_Aim of the task_: Please tally the lines of the listing that hold the string "metal", and reply with that total only.
══ Records for the task ══
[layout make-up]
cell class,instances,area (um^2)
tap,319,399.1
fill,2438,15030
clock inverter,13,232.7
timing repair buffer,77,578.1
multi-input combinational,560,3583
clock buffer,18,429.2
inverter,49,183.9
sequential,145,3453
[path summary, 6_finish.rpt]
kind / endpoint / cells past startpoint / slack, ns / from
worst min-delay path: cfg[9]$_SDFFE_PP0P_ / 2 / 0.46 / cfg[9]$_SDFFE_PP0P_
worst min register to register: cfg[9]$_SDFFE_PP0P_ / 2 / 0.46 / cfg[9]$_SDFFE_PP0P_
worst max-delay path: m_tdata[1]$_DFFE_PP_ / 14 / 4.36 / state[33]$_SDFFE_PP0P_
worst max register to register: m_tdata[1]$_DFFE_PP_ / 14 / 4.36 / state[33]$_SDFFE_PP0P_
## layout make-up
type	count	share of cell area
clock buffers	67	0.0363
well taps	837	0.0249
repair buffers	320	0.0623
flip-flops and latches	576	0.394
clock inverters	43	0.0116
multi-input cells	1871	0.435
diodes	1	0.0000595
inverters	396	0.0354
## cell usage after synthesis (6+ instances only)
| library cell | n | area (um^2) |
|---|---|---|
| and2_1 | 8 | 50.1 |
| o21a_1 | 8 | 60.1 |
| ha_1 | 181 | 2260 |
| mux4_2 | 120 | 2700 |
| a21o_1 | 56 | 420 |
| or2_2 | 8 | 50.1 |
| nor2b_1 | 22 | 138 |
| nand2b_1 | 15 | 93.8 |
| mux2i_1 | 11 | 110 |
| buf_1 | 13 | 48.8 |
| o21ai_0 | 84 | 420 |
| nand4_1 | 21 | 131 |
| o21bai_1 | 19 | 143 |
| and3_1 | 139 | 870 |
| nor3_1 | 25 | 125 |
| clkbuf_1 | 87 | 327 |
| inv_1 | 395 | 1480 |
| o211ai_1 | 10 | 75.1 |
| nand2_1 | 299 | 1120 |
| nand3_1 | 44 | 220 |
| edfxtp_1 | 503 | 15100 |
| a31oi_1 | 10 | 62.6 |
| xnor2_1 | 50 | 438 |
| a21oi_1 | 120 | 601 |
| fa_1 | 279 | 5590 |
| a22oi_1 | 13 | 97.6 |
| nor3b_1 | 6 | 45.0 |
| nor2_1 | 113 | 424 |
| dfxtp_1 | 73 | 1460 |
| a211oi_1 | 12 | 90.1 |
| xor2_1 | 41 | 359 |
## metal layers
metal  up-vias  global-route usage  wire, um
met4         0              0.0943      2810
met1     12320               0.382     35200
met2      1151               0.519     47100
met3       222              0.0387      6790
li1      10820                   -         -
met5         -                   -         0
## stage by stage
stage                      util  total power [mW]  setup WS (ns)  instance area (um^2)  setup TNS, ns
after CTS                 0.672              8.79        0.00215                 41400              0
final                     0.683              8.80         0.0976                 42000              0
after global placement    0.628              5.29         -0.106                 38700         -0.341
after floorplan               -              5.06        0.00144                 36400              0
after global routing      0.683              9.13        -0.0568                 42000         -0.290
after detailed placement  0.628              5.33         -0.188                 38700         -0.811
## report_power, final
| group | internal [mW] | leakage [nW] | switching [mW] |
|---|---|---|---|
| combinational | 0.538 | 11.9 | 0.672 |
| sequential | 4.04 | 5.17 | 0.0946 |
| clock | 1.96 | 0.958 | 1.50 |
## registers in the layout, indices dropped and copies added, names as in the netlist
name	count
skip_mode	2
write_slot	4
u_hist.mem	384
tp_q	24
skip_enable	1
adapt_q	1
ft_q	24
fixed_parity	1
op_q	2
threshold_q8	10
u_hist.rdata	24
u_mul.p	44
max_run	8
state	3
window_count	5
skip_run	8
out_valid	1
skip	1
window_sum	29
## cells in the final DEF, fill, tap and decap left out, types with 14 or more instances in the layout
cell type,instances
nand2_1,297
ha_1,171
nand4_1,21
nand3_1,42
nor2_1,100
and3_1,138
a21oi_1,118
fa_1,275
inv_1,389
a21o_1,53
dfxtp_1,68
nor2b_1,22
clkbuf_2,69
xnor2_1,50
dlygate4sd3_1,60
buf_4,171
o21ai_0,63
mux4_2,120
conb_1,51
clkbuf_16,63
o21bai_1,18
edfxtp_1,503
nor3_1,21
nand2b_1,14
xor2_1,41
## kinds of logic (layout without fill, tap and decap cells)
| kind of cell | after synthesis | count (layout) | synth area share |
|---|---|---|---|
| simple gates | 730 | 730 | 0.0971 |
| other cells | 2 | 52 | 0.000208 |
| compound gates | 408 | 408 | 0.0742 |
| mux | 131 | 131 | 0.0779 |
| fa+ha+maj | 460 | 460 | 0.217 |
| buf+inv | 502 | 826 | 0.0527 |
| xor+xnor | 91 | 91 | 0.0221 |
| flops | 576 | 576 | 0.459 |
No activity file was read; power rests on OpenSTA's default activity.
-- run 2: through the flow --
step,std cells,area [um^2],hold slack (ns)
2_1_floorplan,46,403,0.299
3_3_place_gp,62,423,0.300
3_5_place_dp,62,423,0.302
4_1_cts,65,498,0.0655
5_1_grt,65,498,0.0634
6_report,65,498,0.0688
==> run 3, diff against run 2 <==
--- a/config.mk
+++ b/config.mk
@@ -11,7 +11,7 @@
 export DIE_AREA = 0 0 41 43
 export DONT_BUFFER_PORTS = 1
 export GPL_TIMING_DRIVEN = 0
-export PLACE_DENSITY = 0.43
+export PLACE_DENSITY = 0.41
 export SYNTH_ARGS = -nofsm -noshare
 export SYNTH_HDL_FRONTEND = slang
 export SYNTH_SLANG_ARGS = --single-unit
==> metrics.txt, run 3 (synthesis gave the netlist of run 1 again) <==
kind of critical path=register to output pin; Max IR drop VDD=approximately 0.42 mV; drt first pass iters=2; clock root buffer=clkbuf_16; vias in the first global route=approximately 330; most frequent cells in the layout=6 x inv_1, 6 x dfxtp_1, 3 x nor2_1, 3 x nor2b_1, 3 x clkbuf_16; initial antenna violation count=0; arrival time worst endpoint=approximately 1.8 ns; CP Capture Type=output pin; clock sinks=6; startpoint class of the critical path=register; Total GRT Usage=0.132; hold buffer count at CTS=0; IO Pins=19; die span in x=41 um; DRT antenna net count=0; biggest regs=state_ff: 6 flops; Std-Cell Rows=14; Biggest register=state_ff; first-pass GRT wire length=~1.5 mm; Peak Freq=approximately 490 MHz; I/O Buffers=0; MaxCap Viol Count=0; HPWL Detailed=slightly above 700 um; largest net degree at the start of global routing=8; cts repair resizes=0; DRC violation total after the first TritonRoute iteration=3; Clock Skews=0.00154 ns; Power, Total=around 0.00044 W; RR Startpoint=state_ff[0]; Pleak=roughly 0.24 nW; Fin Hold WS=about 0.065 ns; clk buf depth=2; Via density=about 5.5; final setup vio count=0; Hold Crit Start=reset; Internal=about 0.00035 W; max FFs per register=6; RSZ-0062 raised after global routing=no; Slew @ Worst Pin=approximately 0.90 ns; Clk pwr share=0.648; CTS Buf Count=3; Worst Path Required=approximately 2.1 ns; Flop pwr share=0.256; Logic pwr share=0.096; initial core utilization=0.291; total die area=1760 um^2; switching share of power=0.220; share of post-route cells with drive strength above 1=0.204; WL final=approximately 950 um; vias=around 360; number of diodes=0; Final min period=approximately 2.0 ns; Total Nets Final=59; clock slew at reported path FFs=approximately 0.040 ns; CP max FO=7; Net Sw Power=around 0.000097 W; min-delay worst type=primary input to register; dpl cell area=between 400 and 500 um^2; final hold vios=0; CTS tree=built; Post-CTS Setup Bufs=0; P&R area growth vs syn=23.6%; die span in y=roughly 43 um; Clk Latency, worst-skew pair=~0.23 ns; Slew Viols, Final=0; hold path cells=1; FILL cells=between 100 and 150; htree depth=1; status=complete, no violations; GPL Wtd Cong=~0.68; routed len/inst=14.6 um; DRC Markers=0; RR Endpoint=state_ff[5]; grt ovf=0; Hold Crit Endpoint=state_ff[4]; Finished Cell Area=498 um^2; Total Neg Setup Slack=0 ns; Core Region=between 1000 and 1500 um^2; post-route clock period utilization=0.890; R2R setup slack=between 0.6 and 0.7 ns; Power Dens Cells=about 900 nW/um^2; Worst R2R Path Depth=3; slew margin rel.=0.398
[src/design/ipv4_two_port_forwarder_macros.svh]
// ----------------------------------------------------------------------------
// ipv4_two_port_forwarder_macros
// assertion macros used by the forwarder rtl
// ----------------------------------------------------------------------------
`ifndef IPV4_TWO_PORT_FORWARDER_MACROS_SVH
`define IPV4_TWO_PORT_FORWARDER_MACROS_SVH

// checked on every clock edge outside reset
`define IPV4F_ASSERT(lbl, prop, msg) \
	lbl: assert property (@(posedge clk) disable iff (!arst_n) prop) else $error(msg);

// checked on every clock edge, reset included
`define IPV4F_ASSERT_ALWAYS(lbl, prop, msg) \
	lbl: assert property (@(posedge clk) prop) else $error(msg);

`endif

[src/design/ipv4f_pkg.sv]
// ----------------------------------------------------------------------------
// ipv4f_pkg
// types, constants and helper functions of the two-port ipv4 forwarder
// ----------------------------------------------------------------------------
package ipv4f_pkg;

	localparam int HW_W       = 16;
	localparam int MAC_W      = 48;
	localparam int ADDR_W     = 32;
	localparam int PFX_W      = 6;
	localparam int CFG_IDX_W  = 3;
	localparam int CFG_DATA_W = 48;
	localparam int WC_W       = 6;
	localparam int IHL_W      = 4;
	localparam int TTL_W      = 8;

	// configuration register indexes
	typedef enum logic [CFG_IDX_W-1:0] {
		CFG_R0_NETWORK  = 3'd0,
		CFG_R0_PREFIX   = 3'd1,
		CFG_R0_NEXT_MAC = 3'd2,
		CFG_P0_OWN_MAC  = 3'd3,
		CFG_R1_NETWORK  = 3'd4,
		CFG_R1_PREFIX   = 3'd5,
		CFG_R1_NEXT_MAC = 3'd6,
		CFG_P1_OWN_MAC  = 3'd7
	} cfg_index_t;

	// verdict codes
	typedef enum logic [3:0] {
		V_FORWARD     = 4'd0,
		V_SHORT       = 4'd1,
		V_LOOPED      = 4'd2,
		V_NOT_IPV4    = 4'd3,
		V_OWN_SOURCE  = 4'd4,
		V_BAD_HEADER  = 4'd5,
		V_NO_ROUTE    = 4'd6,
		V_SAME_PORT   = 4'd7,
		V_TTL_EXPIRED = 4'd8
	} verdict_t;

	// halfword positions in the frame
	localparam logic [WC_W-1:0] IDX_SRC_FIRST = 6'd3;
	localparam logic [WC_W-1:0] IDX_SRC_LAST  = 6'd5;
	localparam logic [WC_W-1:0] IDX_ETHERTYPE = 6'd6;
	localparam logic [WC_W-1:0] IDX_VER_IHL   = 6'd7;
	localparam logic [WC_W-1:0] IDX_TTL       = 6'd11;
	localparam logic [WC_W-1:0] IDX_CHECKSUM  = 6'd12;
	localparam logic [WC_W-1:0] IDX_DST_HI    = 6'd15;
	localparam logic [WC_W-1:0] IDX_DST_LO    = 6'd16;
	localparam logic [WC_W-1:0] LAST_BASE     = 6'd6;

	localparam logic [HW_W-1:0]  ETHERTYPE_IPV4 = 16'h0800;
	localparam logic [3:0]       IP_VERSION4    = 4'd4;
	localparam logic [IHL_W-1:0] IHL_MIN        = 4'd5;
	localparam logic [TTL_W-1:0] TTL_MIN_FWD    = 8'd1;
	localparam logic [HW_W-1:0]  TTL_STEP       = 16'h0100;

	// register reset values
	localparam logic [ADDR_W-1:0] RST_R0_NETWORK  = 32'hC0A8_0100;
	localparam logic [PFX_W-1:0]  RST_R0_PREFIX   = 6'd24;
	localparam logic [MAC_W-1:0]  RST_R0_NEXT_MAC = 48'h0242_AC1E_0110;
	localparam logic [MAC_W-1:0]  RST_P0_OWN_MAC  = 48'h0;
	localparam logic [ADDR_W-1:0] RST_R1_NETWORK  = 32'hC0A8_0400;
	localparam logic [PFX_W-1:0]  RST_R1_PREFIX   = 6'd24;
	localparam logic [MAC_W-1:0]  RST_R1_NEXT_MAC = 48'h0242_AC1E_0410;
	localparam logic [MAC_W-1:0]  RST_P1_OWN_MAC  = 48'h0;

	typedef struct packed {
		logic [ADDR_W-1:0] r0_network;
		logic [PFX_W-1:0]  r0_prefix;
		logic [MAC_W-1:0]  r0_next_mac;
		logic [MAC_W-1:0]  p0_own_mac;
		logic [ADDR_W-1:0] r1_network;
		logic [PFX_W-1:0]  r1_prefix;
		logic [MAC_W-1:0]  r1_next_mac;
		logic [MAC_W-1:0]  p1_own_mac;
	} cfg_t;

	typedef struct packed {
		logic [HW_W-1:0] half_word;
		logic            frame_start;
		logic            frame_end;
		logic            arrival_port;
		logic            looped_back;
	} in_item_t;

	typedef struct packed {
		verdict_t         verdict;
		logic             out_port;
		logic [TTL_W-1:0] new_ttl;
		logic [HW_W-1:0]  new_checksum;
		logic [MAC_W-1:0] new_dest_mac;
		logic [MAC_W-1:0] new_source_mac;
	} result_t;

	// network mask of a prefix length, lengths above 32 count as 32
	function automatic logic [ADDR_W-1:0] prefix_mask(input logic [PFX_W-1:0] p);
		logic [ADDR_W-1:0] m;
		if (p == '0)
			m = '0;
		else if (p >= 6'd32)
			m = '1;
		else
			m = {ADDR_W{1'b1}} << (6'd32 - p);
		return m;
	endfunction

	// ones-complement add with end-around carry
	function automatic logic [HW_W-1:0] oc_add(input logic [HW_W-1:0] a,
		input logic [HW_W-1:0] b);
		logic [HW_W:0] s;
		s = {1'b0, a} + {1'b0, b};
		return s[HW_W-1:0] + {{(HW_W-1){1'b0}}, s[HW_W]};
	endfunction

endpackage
═══
_Reply_: 2